I've been suffering from depression most of my life. People would ask me if I had a support system in place, and I always had to answer "no". The truth of it is that my family (mom, dad, sister brother) was never there to support me. They were an angry and highly critical group, and each one only had eyes for themselves. Starting out with alcoholic parents was what broke everything apart. Anyway, I have, for the first time in my life a support system, and at its head is the therapist I am about to lose. That really scares me. It took most of a lifetime to get a support system, and I don't know how it happened, except that it started with my therapist. As you might have guessed, I think she's the best. I have a group of people who actually care about me as a human being, and it is so nice. How do you rebuild that? Luckily, not everyone is going away at once.

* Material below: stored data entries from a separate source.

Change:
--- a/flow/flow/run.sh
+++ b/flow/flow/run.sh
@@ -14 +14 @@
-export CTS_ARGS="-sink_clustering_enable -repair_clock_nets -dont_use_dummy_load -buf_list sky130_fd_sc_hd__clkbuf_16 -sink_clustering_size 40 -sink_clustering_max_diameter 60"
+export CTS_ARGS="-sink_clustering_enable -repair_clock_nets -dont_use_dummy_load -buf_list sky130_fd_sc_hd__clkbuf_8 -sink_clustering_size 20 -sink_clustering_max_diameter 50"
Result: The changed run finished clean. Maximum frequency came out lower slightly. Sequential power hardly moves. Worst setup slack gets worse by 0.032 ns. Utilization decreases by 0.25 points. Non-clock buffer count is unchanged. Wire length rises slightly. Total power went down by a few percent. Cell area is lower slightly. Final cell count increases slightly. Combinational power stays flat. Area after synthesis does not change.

I also have a friend (who is actually my caseworker) who is an integral part of that group. This man is so energetic it appears he has become the Energizer guy. This is fascinating to me as I haven't got that much energy at all. He, though, is more than that. He is genuinely compassionate and eager to help even though that is his job. He treats me as though I am as good as everyone else and in doing so is helping me to realize he is right. He makes me laugh and wants to listen when I am having trouble with anything. It is his goal to someday become a talk therapist. In my opinion, which comes from experiencing many therapists, he will be an excellent one someday. He is help, compassion, and laughter all wrapped up in an intelligent package.
There is one more original member in that group. She is a nurse who works with me professionally, but she has opened her mind and heart to me personally. This lady is always very busy, but she helps whenever she can. This help is given genuinely and with thought and laughter. We have long talks on a lot of topics, and it is interesting and stimulating. This lady has strong beliefs, but never tries to impose them on me, and that I appreciate. It takes one hell of a person to be able to do that. I am lucky to call her a friend.

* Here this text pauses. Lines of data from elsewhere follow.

This design comes from an exercise in tuning for a short achievable clock period and few clock cycles on the open sky130 flow, not from production work. Only simulation tests tie the RTL to the original design; equivalence was not proved. Power is estimated from default activity; no workload was simulated.

### design/flow/design.v
`timescale 1ns / 1ps
module CPU(
    input clk,rst,
    input [31:0]mem_rdata,
    output [7:0]mem_addr,
    output [31:0]mem_wdata,
    output mem_we
    );
    reg  [7:0]  fpc;                  
    reg         vD;
    reg  [31:0] irD;
    reg  [7:0]  pcD;
    reg         ptD;                  
    reg         hitD;
    reg  [1:0]  ctrD;
    reg         x_add, x_sub, x_and, x_or, x_xor, x_nor, x_slt;
    reg         x_ld, x_st, x_beq, x_bne, x_j;
    reg  [31:1] x_wen;                
    reg         x_imm;                
    reg  [31:0] immX;
    reg  [31:0] aX, bX;
    reg         fwdA, fwdB;
    reg  [7:0]  pcX, tgtX, pc1X;
    reg         ptX;                  
    reg         hitX;
    reg  [1:0]  ctrX;
    reg  [31:0] lw_val;               
    wire [31:0] rf_wd;
    wire [32*32-1:0] rf_flat;
    assign rf_flat[31:0] = 32'd0;
    genvar g;
    generate
        for (g = 1; g < 32; g = g + 1) begin : R
            reg [31:0] r;
            always @(posedge clk or posedge rst)
                if (rst) r <= 32'd0;
                else if (x_wen[g]) r <= rf_wd;
            assign rf_flat[g*32 +: 32] = r;
        end
    endgenerate
    reg         btb_v   [0:31];
    reg  [2:0]  btb_tag [0:31];
    reg  [7:0]  btb_tgt [0:31];
    reg  [1:0]  btb_ctr [0:31];
    wire [4:0]  fidx = fpc[4:0];
    wire        f_hit = btb_v[fidx] && (btb_tag[fidx] == fpc[7:5]);
    wire [1:0]  f_ctr = btb_ctr[fidx];
    wire        f_pt  = f_hit && f_ctr[1];
    wire [7:0]  f_tgt = btb_tgt[fidx];
    wire [31:0] opA = fwdA ? lw_val : aX;
    wire [31:0] opBr = fwdB ? lw_val : bX;
    wire [31:0] opB = x_imm ? immX : opBr;
    wire [31:0] sum  = opA + (x_sub | x_slt ? ~opB : opB) + {31'd0, x_sub | x_slt};
    wire        lt   = (opA[31] != opB[31]) ? opA[31] : sum[31];
    wire [31:0] alu_res =
          ({32{x_add | x_sub}} & sum)
        | ({32{x_and}} & (opA & opB))
        | ({32{x_or }} & (opA | opB))
        | ({32{x_xor}} & (opA ^ opB))
        | ({32{x_nor}} & ~(opA | opB))
        | ({32{x_slt}} & {31'd0, lt});
    wire        x_mem = x_ld | x_st;
    wire [7:0]  daddr = opA[7:0] + immX[7:0];
    assign rf_wd = x_ld ? mem_rdata : alu_res;
    wire        x_wr = |x_wen;
    wire        eq = (opA == opBr);
    wire        x_br = x_beq | x_bne;
    wire        taken = (x_beq & eq) | (x_bne & ~eq);
    wire        x_redir = x_br & (taken != ptX);
    wire [7:0]  x_rtgt = taken ? tgtX : pc1X;
    assign mem_addr  = x_mem ? daddr : fpc;
    assign mem_wdata = opBr;
    assign mem_we    = x_st;
    wire [5:0]  op = irD[31:26];
    wire [5:0]  fn = irD[5:0];
    wire [4:0]  rs = irD[25:21];
    wire [4:0]  rt = irD[20:16];
    wire [4:0]  rd = irD[15:11];
    wire [31:0] imm = {{16{irD[15]}}, irD[15:0]};
    wire d_r    = (op == 6'h00);
    wire d_add  = (d_r & (fn == 6'h20)) | (op == 6'h08);
    wire d_sub  = (d_r & (fn == 6'h22));
    wire d_and  = (d_r & (fn == 6'h24)) | (op == 6'h0c);
    wire d_or   = (d_r & (fn == 6'h25)) | (op == 6'h0d);
    wire d_xor  = (d_r & (fn == 6'h26)) | (op == 6'h0e);
    wire d_nor  = (d_r & (fn == 6'h27));
    wire d_slt  = (d_r & (fn == 6'h2a)) | (op == 6'h0a);
    wire d_ld   = (op == 6'h23);
    wire d_st   = (op == 6'h2b);
    wire d_beq  = (op == 6'h04);
    wire d_bne  = (op == 6'h05);
    wire d_j    = (op == 6'h02);
    wire d_immop = (op == 6'h08) | (op == 6'h0c) | (op == 6'h0d) | (op == 6'h0e) | (op == 6'h0a);
    wire d_ralu = d_r & ((fn == 6'h20) | (fn == 6'h22) | (fn == 6'h24) | (fn == 6'h25) |
                         (fn == 6'h26) | (fn == 6'h27) | (fn == 6'h2a));
    wire [4:0] d_dst = d_ralu ? rd : rt;
    wire       d_wr  = d_ralu | d_immop | d_ld;
    wire [7:0] d_pc1 = pcD + 8'd1;
    wire [7:0] d_btgt = d_pc1 + irD[7:0];
    wire [7:0] d_jtgt = irD[7:0];
    wire [7:0] d_tgt = d_j ? d_jtgt : d_btgt;
    wire d_br = d_beq | d_bne;
    wire d_wantt = d_j | (d_br & irD[15]) | (d_br & ptD);
    wire d_redir = vD & (d_wantt != ptD);
    wire [7:0] d_rtgt = d_wantt ? d_tgt : d_pc1;
    wire [4:0] x_dst_now;
    function [4:0] enc32;
        input [31:1] v;
        integer k;
        begin
            enc32 = 5'd0;
            for (k = 1; k < 32; k = k + 1)
                if (v[k]) enc32 = enc32 | k[4:0];
        end
    endfunction
    assign x_dst_now = enc32(x_wen);
    wire [31:0] rf_a = rf_flat[rs*32 +: 32];
    wire [31:0] rf_b = rf_flat[rt*32 +: 32];
    wire fetch = ~x_mem;              
    wire [7:0] f_next = f_pt ? f_tgt : fpc + 8'd1;
    integer i;
    always @(posedge clk or posedge rst) begin
        if (rst) begin
            fpc  <= 8'd0;
            vD   <= 1'b0;
            {x_add, x_sub, x_and, x_or, x_xor, x_nor, x_slt} <= 7'd0;
            {x_ld, x_st, x_beq, x_bne, x_j} <= 5'd0;
            x_wen <= 31'd0;
            for (i = 0; i < 32; i = i + 1) btb_v[i] <= 1'b0;
        end else begin
            if (x_redir) begin
                fpc <= x_rtgt;
                vD  <= 1'b0;
            end else if (d_redir) begin
                fpc <= d_rtgt;
                vD  <= 1'b0;
            end else if (fetch) begin
                fpc <= f_next;
                vD  <= 1'b1;
            end else begin
                vD  <= 1'b0;
            end
            if (vD & ~x_redir) begin
                {x_add, x_sub, x_and, x_or, x_xor, x_nor, x_slt} <= {d_add, d_sub, d_and, d_or, d_xor, d_nor, d_slt};
                {x_ld, x_st, x_beq, x_bne, x_j} <= {d_ld, d_st, d_beq, d_bne, d_j};
                for (i = 1; i < 32; i = i + 1) x_wen[i] <= d_wr & (d_dst == i);
            end else begin
                {x_add, x_sub, x_and, x_or, x_xor, x_nor, x_slt} <= 7'd0;
                {x_ld, x_st, x_beq, x_bne, x_j} <= 5'd0;
                x_wen <= 31'd0;
            end
            if ((x_br & taken) | x_j)
                btb_v[pcX[4:0]] <= 1'b1;
        end
    end
    always @(posedge clk) begin
        if (fetch) begin
            irD  <= mem_rdata;
            pcD  <= fpc;
            ptD  <= f_pt;
            hitD <= f_hit;
            ctrD <= f_ctr;
        end
        x_imm <= d_immop | d_ld | d_st;
        immX  <= imm;
        aX    <= rf_a;
        bX    <= rf_b;
        fwdA  <= x_wr & (x_dst_now == rs);
        fwdB  <= x_wr & (x_dst_now == rt);
        pcX   <= pcD;
        tgtX  <= d_tgt;
        pc1X  <= d_pc1;
        ptX   <= d_wantt;
        hitX  <= hitD;
        ctrX  <= ctrD;
        if (x_wr)
            lw_val <= rf_wd;
        if ((x_br & taken) | x_j) begin
            btb_tag[pcX[4:0]] <= pcX[7:5];
            btb_tgt[pcX[4:0]] <= tgtX;
            btb_ctr[pcX[4:0]] <= x_j ? 2'd3 : (hitX ? (ctrX == 2'd3 ? 2'd3 : ctrX + 2'd1) : 2'd2);
        end else if (x_br & hitX) begin
            btb_ctr[pcX[4:0]] <= (ctrX == 2'd0) ? 2'd0 : ctrX - 2'd1;
        end
    end
endmodule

Most people have just plain friends and family for a support group. I have a group of professionals who have become friends that do that for me. True, most of our time is scheduled, but these people go above and beyond the professions they work in, and are teaching me to accept other people too. I worry that my growth in this direction will fail without even one of them, but I will remember what I am learning and hope that will carry me through.
Why do I call this blog "The Absurdities of Depression"? Because of the depression, I have learned to laugh and open my mind and heart to all sorts of things and people. Because of depression, I am learning to live better. That is absurd.